The association test maps provides somewhat different (and, in our view, typically more useful) information. Whereas the uniformity test maps tell you about the consistency of activation for a given term, the association test maps tell you whether activation in a region occurs more consistently for studies that mention the current term than for studies that don't. So for instance, the fact that the amygdala shows a large positive z-score in the association test map for emotion implies that studies whose abstracts include the word 'emotion' are more likely to report amygdala activation than studies whose abstracts don't include the word 'emotion'. That's important, because it controls for base rate differences between regions. Meaning, some regions (e.g., dorsal medial frontal cortex and lateral PFC) play a very broad role in cognition, and hence tend to be consistently activated for many different terms, despite lacking selectivity. The association test maps let you make slightly more confident claims that a given region is involved in a particular process, and isn't involved in just about every task.

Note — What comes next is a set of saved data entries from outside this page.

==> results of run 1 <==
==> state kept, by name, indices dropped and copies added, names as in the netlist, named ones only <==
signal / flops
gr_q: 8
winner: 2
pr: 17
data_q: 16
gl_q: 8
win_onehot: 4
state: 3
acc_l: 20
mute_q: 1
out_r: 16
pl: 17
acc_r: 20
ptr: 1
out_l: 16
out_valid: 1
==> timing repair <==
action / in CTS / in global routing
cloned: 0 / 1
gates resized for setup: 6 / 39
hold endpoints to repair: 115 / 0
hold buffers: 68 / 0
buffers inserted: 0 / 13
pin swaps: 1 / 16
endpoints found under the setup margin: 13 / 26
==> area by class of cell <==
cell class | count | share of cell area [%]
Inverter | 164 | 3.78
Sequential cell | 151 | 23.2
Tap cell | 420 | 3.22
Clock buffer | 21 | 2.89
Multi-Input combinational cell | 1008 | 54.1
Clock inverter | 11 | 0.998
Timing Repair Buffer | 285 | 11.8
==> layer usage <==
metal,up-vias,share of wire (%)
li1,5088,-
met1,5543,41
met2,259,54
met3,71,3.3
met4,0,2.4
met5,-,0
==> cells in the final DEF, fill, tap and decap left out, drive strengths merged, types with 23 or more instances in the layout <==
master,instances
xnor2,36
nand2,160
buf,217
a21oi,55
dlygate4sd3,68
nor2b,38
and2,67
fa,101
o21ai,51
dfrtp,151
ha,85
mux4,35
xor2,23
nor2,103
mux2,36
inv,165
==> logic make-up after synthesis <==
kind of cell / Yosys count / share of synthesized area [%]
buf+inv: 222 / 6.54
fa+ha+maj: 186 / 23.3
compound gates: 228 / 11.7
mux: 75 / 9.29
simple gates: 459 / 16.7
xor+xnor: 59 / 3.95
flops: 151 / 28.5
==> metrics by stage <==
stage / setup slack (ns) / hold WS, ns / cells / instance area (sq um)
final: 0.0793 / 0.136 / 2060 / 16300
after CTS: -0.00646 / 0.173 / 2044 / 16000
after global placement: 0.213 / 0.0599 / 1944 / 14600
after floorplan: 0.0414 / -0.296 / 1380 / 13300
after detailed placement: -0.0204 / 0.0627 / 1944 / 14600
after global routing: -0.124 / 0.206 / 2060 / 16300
**config.mk**
```make
export PLATFORM = sky130hd
export DESIGN_NAME = mem_access_unit
export DESIGN_NICKNAME = d
export VERILOG_FILES = /design/src/rtl/mem_access_unit.sv
export SDC_FILE = /design/constraint.sdc
export NUM_CORES = 1
export LEC_CHECK = 0
export CAP_MARGIN = 10
export CORE_MARGIN = 2
export CORE_UTILIZATION = 25
export CTS_BUF_LIST = sky130_fd_sc_hd__clkbuf_8
export DETAILED_ROUTE_END_ITERATION = 10
export PLACE_DENSITY = 0.56
export RECOVER_POWER = 50
export SYNTH_ARGS = -nofsm -noshare
export SYNTH_HDL_FRONTEND = slang
export SYNTH_SLANG_ARGS = --single-unit
export TNS_END_PERCENT = 20
```
**constraint.sdc**
```tcl
create_clock -name clk -period 8.8 [get_ports clk]
set_input_delay 1.32 -clock clk [delete_from_list [all_inputs] [get_ports clk]]
set_output_delay 1.32 -clock clk [all_outputs]
set_load 0.005 [all_outputs]
```
$ cat config.mk
export PLATFORM = sky130hd
export DESIGN_NAME = regbank_scan_flat
export DESIGN_NICKNAME = d
export VERILOG_FILES = /design/src/rtl/regbank_scan_if.sv /design/src/rtl/regbank_scan.sv /design/src/flat_wrapper.sv
export SDC_FILE = /design/constraint.sdc
export NUM_CORES = 1
export LEC_CHECK = 0
export ABC_CLOCK_PERIOD_IN_PS = 1500
export BUFFER_PORTS_ARGS = -buffer_cell sky130_fd_sc_hd__buf_4
export CORE_ASPECT_RATIO = 0.8
export CORE_UTILIZATION = 48
export DETAILED_ROUTE_END_ITERATION = 7
export PLACE_DENSITY_LB_ADDON = 0.2
export SLEW_MARGIN = 20
export SYNTH_ARGS = -nofsm -noshare
export SYNTH_HDL_FRONTEND = slang
export SYNTH_SLANG_ARGS = --single-unit
$ cat constraint.sdc
create_clock -name clock -period 1.5 [get_ports clock]
set_input_delay 0.225 -clock clock [delete_from_list [all_inputs] [get_ports clock]]
set_output_delay 0.225 -clock clock [all_outputs]
set_load 0.02 [all_outputs]
$ cat src/rtl/regbank_scan_if.sv
// regbank_scan bus: write port, preset, read request/response and scan stream.
// Optional REGBANK_SCAN_PARITY_EN adds rd_parity/scan_parity.
interface regbank_scan_if #(
    parameter int WIDTH = 4,
    parameter int DEPTH = 4
);
    localparam int AW = $clog2(DEPTH);

    logic             preset;
    logic             wr_en;
    logic [AW-1:0]    wr_addr;
    logic [WIDTH-1:0] wr_data;
    logic             rd_req;
    logic [AW-1:0]    rd_addr;
    logic             rd_valid;
    logic [WIDTH-1:0] rd_data;
    logic             scan_start;
    logic             scan_busy;
    logic             scan_valid;
    logic [AW-1:0]    scan_addr;
    logic [WIDTH-1:0] scan_data;
    logic             scan_done;
`ifdef REGBANK_SCAN_PARITY_EN
    logic             rd_parity;
    logic             scan_parity;
`endif

    modport master (
        output preset, wr_en, wr_addr, wr_data,
        output rd_req, rd_addr, scan_start,
        input  rd_valid, rd_data,
        input  scan_busy, scan_valid, scan_addr, scan_data, scan_done
`ifdef REGBANK_SCAN_PARITY_EN
        , input rd_parity, scan_parity
`endif
    );

    modport slave (
        input  preset, wr_en, wr_addr, wr_data,
        input  rd_req, rd_addr, scan_start,
        output rd_valid, rd_data,
        output scan_busy, scan_valid, scan_addr, scan_data, scan_done
`ifdef REGBANK_SCAN_PARITY_EN
        , output rd_parity, scan_parity
`endif
    );
endinterface

$ cat src/rtl/regbank_scan.sv
// DEPTH x WIDTH register bank with registered readout and a full-array scan walker.
// Define REGBANK_SCAN_PARITY_EN to store an even-parity bit per entry.
module regbank_scan #(
    parameter int WIDTH = 4,
    parameter int DEPTH = 4
) (
    input logic           clock,
    input logic           clear,
    regbank_scan_if.slave bus
);
    localparam int AW = $clog2(DEPTH);
    localparam logic [AW:0]   LIM  = (AW+1)'(DEPTH);
    localparam logic [AW-1:0] LAST = AW'(DEPTH - 1);
    localparam logic ONES_PAR = 1'(WIDTH % 2);

    typedef enum logic [1:0] {IDLE, SCAN, DONE} state_t;

    logic [WIDTH-1:0] mem [DEPTH];
    state_t           state_q, state_d;
    logic [AW-1:0]    idx_q, idx_d;
    logic [WIDTH-1:0] scan_data_q;
    logic             wr_ok, rd_ok;

    assign wr_ok = bus.wr_en && ({1'b0, bus.wr_addr} < LIM);
    assign rd_ok = {1'b0, bus.rd_addr} < LIM;

`ifdef REGBANK_SCAN_PARITY_EN
    logic par [DEPTH];
    logic scan_par_q;

    // parity storage tracks every array update
    always_ff @(posedge clock or posedge clear) begin
        if (clear) begin
            for (int i = 0; i < DEPTH; i++) par[i] <= 1'b0;
        end else if (bus.preset) begin
            for (int i = 0; i < DEPTH; i++) par[i] <= ONES_PAR;
        end else if (wr_ok) begin
            par[bus.wr_addr] <= ^bus.wr_data;
        end
    end

    // registered read parity; out-of-range reads return 0
    always_ff @(posedge clock or posedge clear) begin
        if (clear)
            bus.rd_parity <= 1'b0;
        else if (bus.rd_req)
            bus.rd_parity <= rd_ok ? par[bus.rd_addr] : 1'b0;
    end

    // scan parity follows scan data
    always_ff @(posedge clock or posedge clear) begin
        if (clear)
            scan_par_q <= 1'b0;
        else
            scan_par_q <= (state_d == SCAN) ? par[idx_d] : 1'b0;
    end

    assign bus.scan_parity = scan_par_q;
`endif

    // storage: preset beats write, out-of-range writes dropped
    always_ff @(posedge clock or posedge clear) begin
        if (clear) begin
            for (int i = 0; i < DEPTH; i++) mem[i] <= '0;
        end else if (bus.preset) begin
            for (int i = 0; i < DEPTH; i++) mem[i] <= '1;
        end else if (wr_ok) begin
            mem[bus.wr_addr] <= bus.wr_data;
        end
    end

    // read path: one-cycle latency, data holds when idle
    always_ff @(posedge clock or posedge clear) begin
        if (clear) begin
            bus.rd_valid <= 1'b0;
            bus.rd_data  <= '0;
        end else begin
            bus.rd_valid <= bus.rd_req;
            if (bus.rd_req)
                bus.rd_data <= rd_ok ? mem[bus.rd_addr] : '0;
        end
    end

    // scan state, index and captured entry
    always_ff @(posedge clock or posedge clear) begin
        if (clear) begin
            state_q     <= IDLE;
            idx_q       <= '0;
            scan_data_q <= '0;
        end else begin
            state_q     <= state_d;
            idx_q       <= idx_d;
            scan_data_q <= (state_d == SCAN) ? mem[idx_d] : '0;
        end
    end

    // scan next state; start only honoured in IDLE
    always_comb begin
        state_d = state_q;
        idx_d   = idx_q;
        unique case (state_q)
            IDLE: begin
                if (bus.scan_start) begin
                    state_d = SCAN;
                    idx_d   = '0;
                end
            end
            SCAN: begin
                if (idx_q == LAST) begin
                    state_d = DONE;
                    idx_d   = '0;
                end else begin
                    idx_d = idx_q + 1'b1;
                end
            end
            DONE:    state_d = IDLE;
            default: state_d = IDLE;
        endcase
    end

    // scan outputs decoded from registered state
    always_comb begin
        bus.scan_busy  = (state_q != IDLE);
        bus.scan_valid = (state_q == SCAN);
        bus.scan_done  = (state_q == DONE);
        bus.scan_addr  = idx_q;
        bus.scan_data  = scan_data_q;
    end
endmodule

What happened to the "forward inference" and "reverse inference" maps that used to be on the website?
We renamed the forward and reverse inference maps; they're now referred to as the "uniformity test" and "association test" maps, respectively (see previous question). The latter names more accurately capture what these maps actually mean. It was a mistake on our part to have used the forward and reverse inference labels; those labels should properly be reserved for probabilistic maps generated via a Bayesian estimation analysis, rather than for z-scores resulting from frequentist inferential tests. The two sets of maps are related but different. "Real" forward and reverse inference maps (to the degree that such a thing is possible to obtain using this kind of data) can be generated using the Neurosynth core tools. Be warned though that they're more difficult to interpret and use correctly, which is why we don't show them here.


How do I use the Neurosynth code to generate my own meta-analysis images?
Documentation for the Neurosynth core tools is admittedly sparse at the moment. That said, the examples folder in the github repository contains a number of worked examples that illustrates various uses of the code. Probably the best place to start is with the demo Jupyter notebook, which can be viewed online here.